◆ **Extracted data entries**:
⟨

This is an optimization exercise on Yosys and OpenROAD, whose aim is small area and a short achievable clock period, not a production implementation.
Where RTL was checked, it was by simulation tests only, not by an equivalence proof against the original.
Power figures rest on the tool's default switching activity, not on a simulated workload.

==> inputs of garnet <==
## dfbridge
module dfbridge (
    input  wire        clk,
    input  wire        rst,           
    input  wire        cmd_valid,
    input  wire [15:0] cmd,
    output wire        cmd_ready,
    output reg         rsp_valid,
    output reg  [15:0] rsp,
    input  wire        evt_valid,
    input  wire [15:0] evt,
    output reg         miso_valid,
    output reg  [7:0]  miso,
    output reg         utx_valid,
    output reg  [7:0]  utx,
    output reg         busy
);
export LEC_CHECK = 0
export ABC_AREA = 1
export CAP_MARGIN = 20
export CORE_MARGIN = 2
export CORE_UTILIZATION = 45
export SLEW_MARGIN = 20
create_clock -name core_clock -period 10.0 [get_ports {clk}]
standard.sh (not shown) runs the stock make flow with config.mk's settings and CLKGATE_MAP_FILE= SYNTH_SCRIPT=/design/flow/synth_recipe.tcl, a recipe that flattens the netlist after the stock synthesis.
==> flow/flow/run.sh <==
#!/bin/bash
set -euo pipefail
bash standard.sh SETUP_SLACK_MARGIN=6.6 \
  "CTS_ARGS=-sink_clustering_enable -repair_clock_nets -sink_clustering_size 24 -sink_clustering_max_diameter 80 -buf_list sky130_fd_sc_hd__clkbuf_16 -dont_use_dummy_load" \
  finish > flow_make.log 2>&1
==> inputs of amber, as changes to garnet <==
--- a/flow/design.v
+++ b/flow/design.v
@@ -15,13 +15,14 @@
     output reg         busy
 );
     reg [7:0] mem0 [0:63];
     reg [7:0] mem1 [0:63];
     reg [6:0] head0, tail0, head1, tail1;     
     reg       wv0, wv1;               
-    reg [7:0] wdat0, wdat1;           
+    reg       byp0, byp1;             
+    reg [7:0] wdat;                   
     reg [7:0] spi_rxd, spi_txd;
     reg       spi_rxavail, spi_txv, spi_reqpend;
     reg       spi_en, spi_rxie;              
     wire      spi_reqie = spi_rxie;
     reg [7:0] uart_rxd, uart_txd;
     reg       uart_rxavail, uart_fe_cur, uart_or_cur, uart_txfull;
@@ -69,26 +70,16 @@
     wire [6:0] count0 = head0 - tail0;
     wire [6:0] count1 = head1 - tail1;
     wire       nz0   = head0 != tail0;
     wire       nz1   = head1 != tail1;
     wire       full0 = head0 == {~tail0[6], tail0[5:0]};
     wire       full1 = head1 == {~tail1[6], tail1[5:0]};
-    wire [63:0] tsel0 = 64'd1 << tail0[5:0];
-    wire [63:0] tsel1 = 64'd1 << tail1[5:0];
-    reg  [7:0]  mrd0, mrd1;
-    integer j;
-    always @(*) begin
-        mrd0 = 8'h00;
-        mrd1 = 8'h00;
-        for (j = 0; j < 64; j = j + 1) begin
-            mrd0 = mrd0 | (mem0[j] & {8{tsel0[j]}});
-            mrd1 = mrd1 | (mem1[j] & {8{tsel1[j]}});
-        end
-    end
-    wire [7:0] rd0   = (wv0 && head0 == tail0_i) ? wdat0 : mrd0;
-    wire [7:0] rd1   = (wv1 && head1 == tail1_i) ? wdat1 : mrd1;
+    wire [7:0] mrd0 = mem0[tail0[5:0]];
+    wire [7:0] mrd1 = mem1[tail1[5:0]];
+    wire [7:0] rd0   = byp0 ? wdat : mrd0;
+    wire [7:0] rd1   = byp1 ? wdat : mrd1;
     wire [3:0] pend = {uart_en & ~uart_txfull, uart_rxavail, spi_reqpend, spi_rxavail};
     wire [3:0] ie   = {uart_txrdy_ie, uart_rxie, spi_reqie, spi_rxie};
     wire [3:0] rdy  = pend & ie;
     reg        irq;                           
     wire [3:0] ivec = {rdy[3] & ~rdy[2] & ~rdy[1] & ~rdy[0],
                        rdy[2] & ~rdy[1] & ~rdy[0],
@@ -149,21 +140,19 @@
     wire do_flow = (host & c_flow) | (tick & tk0);
     wire do_scan = (host & c_scan) | (tick & tk1);
     wire [3:0] run = ({4{irq}} & ivec) |
                      ({4{tick & tkp}} & tk_pv & pollc) |
                      ({4{host & c_poll}} & c_pv & pollc);
     wire push0_req = run[0] | (host & c_push0);
-    wire [7:0] push0_d = run[0] ? spi_rxd : imm;
     wire push0 = push0_req & ~full0;
     wire pop0_isr0 = run[0] & uart_en & ~uart_txfull;
     wire pop0_isr3 = run[3] & nz0;
     wire pop0_host = host & c_pop0 & nz0;
     wire pop0 = pop0_isr0 | pop0_isr3 | pop0_host;
     wire [7:0] pv0 = (run[0] & ~nz0) ? spi_rxd : rd0;
     wire push1_req = (run[2] & ~uart_fe_cur & ~uart_or_cur) | (host & c_push1);
-    wire [7:0] push1_d = run[2] ? uart_rxd : imm;
     wire push1 = push1_req & ~full1;
     wire isr1_load = run[1] & ~spi_txv;
     wire pop1 = (isr1_load | (host & c_pop1)) & nz1;
     wire s_ssend_ok = host & c_ssend & spi_en & ~spi_txv;
     wire s_usend_ok = host & c_usend & uart_en & ~uart_txfull;
     wire       m_spi_en   = spi_en | (host & c_sinit);
@@ -231,46 +220,47 @@
         ({8{c_dpend}} & {ie, pend});
     wire [15:0] r = {{6{~c_legal}}, ~c_legal | notready, ~c_legal | popnone, r_data};
     genvar g;
     generate
         for (g = 0; g < 64; g = g + 1) begin : row
             always @(posedge clk) begin
-                if (wv0 && head0[5:0] == ((g + 1) % 64)) mem0[g] <= wdat0;
-                if (wv1 && head1[5:0] == ((g + 1) % 64)) mem1[g] <= wdat1;
+                if (wv0 && head0[5:0] == ((g + 1) % 64)) mem0[g] <= wdat;
+                if (wv1 && head1[5:0] == ((g + 1) % 64)) mem1[g] <= wdat;
             end
         end
     endgenerate
     always @(posedge clk) begin
-        wdat0 <= push0_d;
-        wdat1 <= push1_d;
+        wdat  <= run[0] ? spi_rxd : run[2] ? uart_rxd : imm;
         rsp   <= r;
         miso  <= m_spi_txv ? m_spi_txd : 8'hFF;
         if (e_xfer) spi_rxd <= evt[7:0];
         spi_txd  <= m_spi_txd;
         if (e_rx) uart_rxd <= evt[7:0];
         uart_txd <= m_uart_txd;
         utx   <= m_uart_txd & {8{e_txd}};   
     end
     integer i;
     always @(posedge clk) begin
         if (rst) begin
-            head0 <= 7'd0; tail0 <= 7'd0; wv0 <= 1'b0;
-            head1 <= 7'd0; tail1 <= 7'd0; wv1 <= 1'b0;
+            head0 <= 7'd0; tail0 <= 7'd0; wv0 <= 1'b0; byp0 <= 1'b0;
+            head1 <= 7'd0; tail1 <= 7'd0; wv1 <= 1'b0; byp1 <= 1'b0;
             spi_rxavail <= 1'b0; spi_txv <= 1'b0; spi_reqpend <= 1'b0;
             spi_en <= 1'b0; spi_rxie <= 1'b0;
             uart_rxavail <= 1'b0; uart_fe_cur <= 1'b0; uart_or_cur <= 1'b0; uart_txfull <= 1'b0;
             uart_en <= 1'b0; uart_rxie <= 1'b0; uart_txrdy_ie <= 1'b0;
             gie <= 1'b0; irq <= 1'b0; ready_r <= 1'b1; busy <= 1'b0; clpc <= 3'd0; flg <= 7'd0;
             for (i = 0; i < 7; i = i + 1) cnt[i] <= 8'd0;
             cinc <= 7'd0;
             rsp_valid <= 1'b0; miso_valid <= 1'b0; utx_valid <= 1'b0;
         end else begin
             wv0 <= push0;
+            byp0 <= push0 & (pop0 ? count0 == 7'd1 : !nz0);
             if (push0) head0 <= head0_i;
             if (pop0)  tail0 <= tail0_i;
             wv1 <= push1;
+            byp1 <= push1 & !nz1;
             if (push1) head1 <= head1_i;
             if (pop1)  tail1 <= tail1_i;
             gie <= n_gie;
             irq <= n_irq;
             ready_r <= ~n_irq;
             if (do_flow) busy <= m_busy;
==> flow/flow/run.sh (replaced) <==
#!/bin/bash
set -euo pipefail
bash standard.sh SETUP_SLACK_MARGIN=6.9 \
  "CTS_ARGS=-sink_clustering_enable -repair_clock_nets -sink_clustering_size 16 -sink_clustering_max_diameter 60 -buf_list sky130_fd_sc_hd__clkbuf_8 -dont_use_dummy_load" \
  finish > flow_make.log 2>&1
==> inputs of ember, as changes to garnet <==
==> flow/flow/run.sh (replaced) <==
#!/bin/bash
set -euo pipefail
bash standard.sh SETUP_SLACK_MARGIN=6.6 \
  "CTS_ARGS=-sink_clustering_enable -repair_clock_nets -sink_clustering_size 16 -sink_clustering_max_diameter 60 -buf_list sky130_fd_sc_hd__clkbuf_8 -dont_use_dummy_load" \
  finish > flow_make.log 2>&1
==> notes <==
Against garnet, the die area of amber is lower by 3.2%. Between amber and garnet, the lower register-to-register slack is in garnet (gap 0.27 ns). Synthesized cell count: ember is higher than amber (3.5%). Synthesized area is the same in garnet and ember. Setup slack: ember is higher than garnet (0.0020 ns). Core utilization: garnet is lower than amber (2.4 points). In sequential power, amber and garnet hardly differ. Sequential share of layout area, highest first: ember, garnet, amber. The lowest total power belongs to ember, the highest to garnet. Critical path depth, highest first: garnet, ember, amber.
Background: an optimization exercise with open tools, aiming at small area, a short achievable clock period and few clock cycles. Do not read the settings as production practice. At most, simulation tests tie the RTL to the original design; equivalence was not proved. Only the layout flow was run in runs 4 and 5; the RTL was not checked for function there. Power is estimated from default activity; no workload was simulated.

==> design.v <==
module spa (
  input  wire        clk,
  input  wire        rst,         
  output wire        ready,       
  input  wire        reg_rd,
  input  wire        reg_wr,
  input  wire [7:0]  reg_addr,
  input  wire [31:0] reg_wdata,
  output wire [31:0] rdata,
  input  wire        cmd_valid,
  input  wire [63:0] cmd_word,
  output wire        err_o
);
  localparam [31:0] ID_VALUE     = 32'h5350_4131;
  localparam [31:0] CONFIG_VALUE = 32'h0000_0610;
  localparam [3:0] MC_LAST = 4'd7;      
  localparam [3:0] DC_LAST = 4'd15;     
  reg [31:0] pos;
  reg [15:0] frac;
  reg [31:0] delta;
  reg [31:0] lbeg;
  reg [31:0] lend;
  reg        dir;           
  reg        stopped;
  reg        disowned;
  reg [5:0]  handle;
  reg [2:0]  status;        
  reg        err;           
  reg [63:0] chact;
  reg        busy;
  reg        rdy;           
  reg        ph_m, ph_m0, ph_m1, ph_p1, ph_p2, ph_d, ph_d0, ph_f;
  reg [3:0]  cnt;
  reg        is_nl, is_fw, is_pp, back;
  reg        illegal;
  reg        lorder;        
  reg [31:0] len;           
  reg [33:0] len3;          
  reg        bnd_r;         
  reg [15:0] f1r;           
  reg        fin;           
  reg [32:0] A;
  reg [31:0] Q;
  assign ready = rdy;
  assign err_o = err;
  wire acc_wr  = ~busy & reg_wr;
  wire acc_cmd = ~busy & cmd_valid;
  wire [35:0] mul_sum = {4'd0, A[31:0]} + delta * Q[3:0];
  wire [32:0] d_a0  = A;
  wire        d_s0  = d_a0[32];
  wire [33:0] d_r1  = {d_a0, Q[31]} + ({2'b00, len} ^ {34{~d_s0}}) + {33'd0, ~d_s0};
  wire [34:0] d_4r  = {d_a0, Q[31], Q[30]};
  wire [34:0] d_kp  = d_s0 ? {3'b000, len} : ~{1'b0, len3};
  wire [34:0] d_kn  = d_s0 ? {1'b0, len3} : ~{3'b000, len};
  wire [34:0] d_cp  = d_4r + d_kp + {34'd0, ~d_s0};
  wire [34:0] d_cn  = d_4r + d_kn + {34'd0, ~d_s0};
  wire        d_n1  = d_r1[33];
  wire [34:0] d_r2  = d_n1 ? d_cn : d_cp;
  wire [31:0] r4716 = {A[15:0], Q[31:16]};
  wire        c48   = back & ~|r4716 & (Q[15:0] < ~frac);
  wire        rneg  = A[32];    
  wire sa_lend = ph_m0 | (ph_d0 & ~back) | (ph_f & (is_fw ? rneg : back));
  wire sa_len  = ph_m1;
  wire sa_pos  = ph_p1;
  wire sa_A    = ph_p2 & ~back;
  wire sa_lbeg = ((ph_p2 | ph_d0) & back) | (ph_f & (is_fw ? ~rneg : ~back));
  wire sb_lbeg = ph_m0;
  wire sb_len2 = ph_m1;
  wire sb_r    = ph_p1;
  wire sb_lend = ph_p2 & ~back;
  wire sb_A    = (ph_p2 & back) | ph_f;
  wire sb_Q    = ph_d0;
  wire x_inv   = ph_m0 | ((ph_p1 | ph_d0) & back) | ph_p2 | (ph_f & is_pp & (rneg ^ back));
  wire x_c     = ph_m0 | ((ph_p1 | ph_d0) & back) | ph_p2;
  wire [33:0] xa = ({34{sa_lend}} & {2'b00, lend})
                 | ({34{sa_len}}  & {2'b00, len})
                 | ({34{sa_pos}}  & {2'b00, pos})
                 | ({34{sa_A}}    & {2'b00, A[31:0]})
                 | ({34{sa_lbeg}} & {2'b00, lbeg});
  wire [33:0] xb = ({34{sb_lbeg}} & {2'b00, lbeg})
                 | ({34{sb_len2}} & {1'b0, len, 1'b0})
                 | ({34{sb_r}}    & {1'b0, c48, r4716})
                 | ({34{sb_lend}} & {2'b00, lend})
                 | ({34{sb_A}}    & {A[32], A})
                 | ({34{sb_Q}}    & {2'b00, Q});
  wire [33:0] xs = xa + (xb ^ {34{x_inv}}) + {33'd0, x_c};
  wire lzero   = ~|len;
  wire f_lord  = ~illegal & ~is_nl & bnd_r & lorder;
  wire f_ppz   = ~illegal & is_pp & bnd_r & ~lorder & lzero;
  wire f_any   = illegal | f_lord | f_ppz;
  reg [5:0]  ra;
  reg [31:0] rd_val;
  always @* begin
    case (ra)
      6'h00:   rd_val = pos;
      6'h01:   rd_val = {16'd0, frac};
      6'h02:   rd_val = delta;
      6'h03:   rd_val = lbeg;
      6'h04:   rd_val = lend;
      6'h05:   rd_val = {30'd0, stopped, dir};
      6'h06:   rd_val = {disowned, 25'd0, handle};
      6'h07:   rd_val = {29'd0, status};
      6'h08:   rd_val = ID_VALUE;
      6'h09:   rd_val = CONFIG_VALUE;
      6'h10:   rd_val = chact[31:0];
      6'h11:   rd_val = chact[63:32];
      default: rd_val = 32'd0;
    endcase
  end
  always @(posedge clk) ra <= reg_addr[7:2];
  assign rdata = rd_val;
  always @(posedge clk) begin
    if (acc_cmd) begin
      is_nl   <= (cmd_word[1:0] == 2'd0);
      is_fw   <= (cmd_word[1:0] == 2'd1);
      is_pp   <= (cmd_word[1:0] == 2'd2);
      back    <= (cmd_word[1:0] == 2'd2) & dir;
      illegal <= (cmd_word[1:0] == 2'b11) | (|cmd_word[31:2]);
      Q       <= cmd_word[63:32];
      A       <= {17'd0, ((cmd_word[1:0] == 2'd2) & dir) ? ~frac : frac};
    end else if (ph_m) begin
      A <= {1'b0, mul_sum[35:4]};
      Q <= {mul_sum[3:0], Q[31:4]};
    end else if (ph_p1) begin
      A <= xs[32:0];
    end else if (ph_p2) begin
      A <= {32'd0, xs[32] & (len != 32'd1)};
      Q <= xs[31:0];
    end else if (ph_d) begin
      A <= d_r2[32:0];
      Q <= {Q[29:0], ~d_n1, ~d_r2[34]};
    end
    if (ph_m0) begin
      len    <= xs[31:0];
      lorder <= xs[33];
    end
    if (ph_m1) len3 <= xs;
    if (ph_p1) f1r <= back ? ~Q[15:0] : Q[15:0];
    if (ph_p2) bnd_r <= ~xs[33];
  end
  always @(posedge clk) begin
    if (rst) begin
      pos      <= 32'd0;
      frac     <= 16'd0;
      delta    <= 32'd0;
      lbeg     <= 32'd0;
      lend     <= 32'd0;
      dir      <= 1'b0;
      stopped  <= 1'b0;
      disowned <= 1'b0;
      handle   <= 6'd0;
      status   <= 3'd0;
      err      <= 1'b0;
      chact    <= 64'd0;
      busy     <= 1'b0;
      rdy      <= 1'b1;
      ph_m     <= 1'b0;
      ph_m0    <= 1'b0;
      ph_m1    <= 1'b0;
      ph_p1    <= 1'b0;
      ph_p2    <= 1'b0;
      ph_d     <= 1'b0;
      ph_d0    <= 1'b0;
      ph_f     <= 1'b0;
      cnt      <= 4'd0;
      fin      <= 1'b0;
    end else begin
      if (acc_wr) begin
        case (reg_addr[7:2])
          6'h00: pos   <= reg_wdata;
          6'h01: frac  <= reg_wdata[15:0];
          6'h02: delta <= reg_wdata;
          6'h03: lbeg  <= reg_wdata;
          6'h04: lend  <= reg_wdata;
          6'h05: begin
            dir     <= reg_wdata[0];
            stopped <= reg_wdata[1];
          end
          6'h06: begin
            handle   <= reg_wdata[5:0];
            disowned <= reg_wdata[31];
          end
          6'h07: begin
            status <= status & ~reg_wdata[2:0];
            err    <= |(status & ~reg_wdata[2:0]);
          end
          6'h10: chact[31:0]  <= reg_wdata;
          6'h11: chact[63:32] <= reg_wdata;
          default: ;
        endcase
      end
      ph_m0 <= acc_cmd;
      ph_m1 <= ph_m0;
      ph_p1 <= ph_m & (cnt == MC_LAST);
      ph_p2 <= ph_p1;
      ph_d0 <= ph_p2;
      ph_f  <= ph_d & (cnt == DC_LAST);
      if (acc_cmd) begin
        busy <= 1'b1;
        rdy  <= 1'b0;
        ph_m <= 1'b1;
      end
      if (ph_m | ph_d) cnt <= cnt + 4'd1;
      if (ph_m & (cnt == MC_LAST)) begin
        ph_m <= 1'b0;
        cnt  <= 4'd0;
      end
      if (ph_p2) ph_d <= 1'b1;
      if (ph_d & (cnt == DC_LAST)) ph_d <= 1'b0;
      if (ph_f) begin
        busy <= 1'b0;
        rdy  <= 1'b1;
      end
      if (ph_d0) begin
        status <= status | {f_ppz, f_lord, illegal};
        err    <= err | f_any;
        fin    <= ~f_any & ~is_nl & bnd_r & ~lzero;
        if (~f_any) begin
          frac <= f1r;
          if (is_nl) begin
            if (bnd_r) begin
              stopped <= 1'b1;
              if (!disowned) chact[handle] <= 1'b0;
              else           pos <= xs[31:0];
            end else begin
              pos <= xs[31:0];
            end
          end else if (!bnd_r) begin
            pos <= xs[31:0];
          end else if (is_fw & lzero) begin
            pos <= 32'd0;
          end
        end
      end
      if (ph_f & fin) begin
        pos <= xs[31:0];
        if (is_pp & rneg) begin
          dir  <= ~dir;
          frac <= ~frac + 16'd1;
        end
      end
    end
  end
endmodule
Source: an optimization exercise on an open RTL-to-GDS flow (aim: small area). Production flows keep margins and buffers that such runs may drop.
Function was checked by simulation only, so behaviour that the tests miss may differ from the original.

Setup of old:
==> flow/design.v (excerpt) <==
module si8900_core (
    input  wire        clk,
    input  wire        rst,              
    input  wire        op_start,
    input  wire [31:0] req,
    output wire        busy,
    output wire        done,
    output reg  [1:0]  status,
    output wire [7:0]  res_cmd,
    output reg  [15:0] res_word,
    output wire [7:0]  res_channel,
    output wire [15:0] res_value,
    output reg         res_failed,
    output reg         rx_conf,
    output reg         cf_conf,
    input  wire [23:0] pkt,
    input  wire        pkt_valid,
    input  wire        transmit_ready,
    input  wire        receive_ready,
    input  wire [7:0]  read_data,
    output wire        send_byte,
    output wire [7:0]  send_data,
    output wire        read_byte
);
clock: 50.0 ns
lec_check: 0
cap_margin: 0
core_margin: 2
core_utilization: 65
cts_buf_list: sky130_fd_sc_hd__clkbuf_8
slew_margin: 0
synth_hierarchical: 1
standard.sh (not shown) runs the stock make flow with config.mk's settings and CLKGATE_MAP_FILE= SYNTH_SCRIPT=/design/flow/synth_recipe.tcl, a recipe that flattens the netlist after the stock synthesis.
==> flow/flow/run.sh <==
#!/bin/bash
# Layout flow: the standard flow (standard.sh, unchanged synthesis),
# with the ports buffered by the smallest buffer and the synthesis buffers removed
# at floorplan; the constant outputs share one tie cell, and clock tree
# synthesis adds no dummy loads.
set -euo pipefail
export BUFFER_PORTS_ARGS="-buffer_cell sky130_fd_sc_hd__buf_1"
export REMOVE_ABC_BUFFERS=1
export SKIP_REPAIR_TIE_FANOUT=1
export CTS_ARGS="-sink_clustering_enable -repair_clock_nets -buf_list sky130_fd_sc_hd__clkbuf_8 -dont_use_dummy_load"
bash standard.sh finish > standard.log 2>&1
--- input diff old..new ---
--- a/flow/design.v
+++ b/flow/design.v
@@ -4,33 +4,39 @@
     input  wire c,
     output wire s,
     output wire co
 );
     assign s  = a ^ b ^ c;
     assign co = (a & b) | (a & c) | (b & c);
 endmodule
+module si8900_inv (
+    input  wire a,
+    output wire y
+);
+    assign y = ~a;
+endmodule
 module si8900_mxi (
     input  wire a0,
     input  wire a1,
     input  wire s,
     output wire y
 );
     assign y = ~(s ? a1 : a0);
 endmodule
 module si8900_div5 (
     input  wire [7:0] r,
     input  wire [4:0] n,
     input  wire [7:0] d,
     output wire [4:0] q,
-    output wire [7:0] ro_n
+    output wire [7:0] ro
 );
     wire [7:0] nd = ~d;
     wire [7:0] p [0:5];
     assign p[0] = r;
-    assign ro_n = p[5];
+    assign ro   = p[5];
     genvar i, j;
     generate
         for (i = 0; i < 5; i = i + 1) begin : row
             wire [8:0] t;
             wire [8:0] c;
             wire [7:0] s;
             wire [7:0] dd = ((i % 2) == 0) ? nd : d;
@@ -43,15 +49,21 @@
                 assign c[1]   = t[0] & d[0];
                 assign q[4-i] = ~(t[8] & c[8]);
             end
             for (j = 1; j < 8; j = j + 1) begin : add
                 si8900_fa u_fa (.a(t[j]), .b(dd[j]), .c(c[j]), .s(s[j]), .co(c[j+1]));
             end
             for (j = 0; j < 8; j = j + 1) begin : sel
-                si8900_mxi u_mx (.a0(t[j]), .a1(s[j]), .s(q[4-i]), .y(p[i+1][j]));
+                if (i < 4) begin : inv
+                    si8900_mxi u_mx (.a0(t[j]), .a1(s[j]), .s(q[4-i]), .y(p[i+1][j]));
+                end else begin : keep
+                    wire ny;
+                    si8900_mxi u_mx (.a0(t[j]), .a1(s[j]), .s(q[4-i]), .y(ny));
+                    si8900_inv u_in (.a(ny), .y(p[i+1][j]));
+                end
             end
         end
     endgenerate
 endmodule
 module si8900_core (
     input  wire        clk,
     input  wire        rst,              
@@ -128,21 +140,21 @@
     wire good     = os_step && !dec_failed;
     wire xfer     = !waiting && (fsm == HS_RX || fsm == CT_TX);
     wire cnt_clr  = idle || (!waiting && !os);
     wire        last  = os_step && (nrem == 8'hFE);
     wire [17:0] acc_sum;
     wire [7:0]  cnt_inc;
     wire [4:0]  half_q;
-    wire [7:0]  half_rn;
+    wire [7:0]  half_r;
     si8900_div5 u_div (
         .r  (acc_sum[17:10]),
         .n  (last ? acc_sum[9:5] : acc_sum[4:0]),
         .d  (cnt_inc),
         .q  (half_q),
-        .ro_n (half_rn)
+        .ro (half_r)
     );
     wire [9:0] mean = {acc[9:5], half_q};
     function [7:0] inc8(input [7:0] a, input ci);
         integer k;
         reg c;
         begin
             c = ci;
@@ -297,11 +309,11 @@
     assign acc_sum = acc_add(acc, good ? dec_val : {9'd0, xfer});
     always @(posedge clk) begin
         if (idle)
             cmd_lat <= req[7:0];
         else if (last)
             cmd_lat[2:0] <= {dec_failed, dec_ch};
         cnt <= cnt_clr ? 8'd0 : cnt_inc;
-        acc <= idle ? 18'd0 : last ? {~half_rn, half_q, acc_sum[4:0]} : acc_sum;
+        acc <= idle ? 18'd0 : last ? {half_r, half_q, acc_sum[4:0]} : acc_sum;
         nrem <= idle ? ~req[23:16] : inc8(nrem, os_step);
     end
 endmodule
[summary]
Run comparison: new start point of the critical path req[7]; old start point of the critical path pkt[18]
Area of the mapped netlist deteriorates in new relative to old.
On fraction of met2 tracks used by global routing: new sits below old.
Diff old -> new: non-clock inverter instance count of the final layout picked up an extra 18, wire length -680 um, first-pass detailed-route iteration total now sits lower.
Going from old to new, worst hold slack across all endpoints shrinks by 0.016 ns.
Going from old to new, post-route fraction of the period consumed by the critical path shrinks by 0.44 points.

static timing again, ports no longer ideal:
How much do the figures lean on ideal ports? The routed layouts below were timed once more, with nothing changed but the port constraints.
Step 1 sets driving cells, clkbuf_16 on the clock port and buf_2 on the other inputs (assumed; they add their load-dependent delay and slew).
Step 2 moves the port delays by t, midway between the first and last clock arrival at a register: inputs arrive t later, outputs are due t later. That takes back most of the time a late clock gives input paths.
a / b / c = ideal / step 1 / step 2; a / b = the first two.
run	shift t [ns]	setup WS [ns]	worst setup path after step 2	slew at the worst register clock pin (ns)	cell pins on the clock port's net
old	0.371	17.393 / 17.400 / 17.029	input to register	0.10 / 0.10	1
new	0.376	17.612 / 17.621 / 17.245	input to register	0.10 / 0.10	1
After both steps setup and hold are still met in every run listed. For new, which loses most, drivers alone change the setup slack by +0.009 ns; drivers and shift together by -0.367 ns.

⟩

◆ **The problem**: Report each line above containing the string "shrinks".

◆ **Answer to the problem**:
Going from old to new, worst hold slack across all endpoints shrinks by 0.016 ns.
Going from old to new, post-route fraction of the period consumed by the critical path shrinks by 0.44 points.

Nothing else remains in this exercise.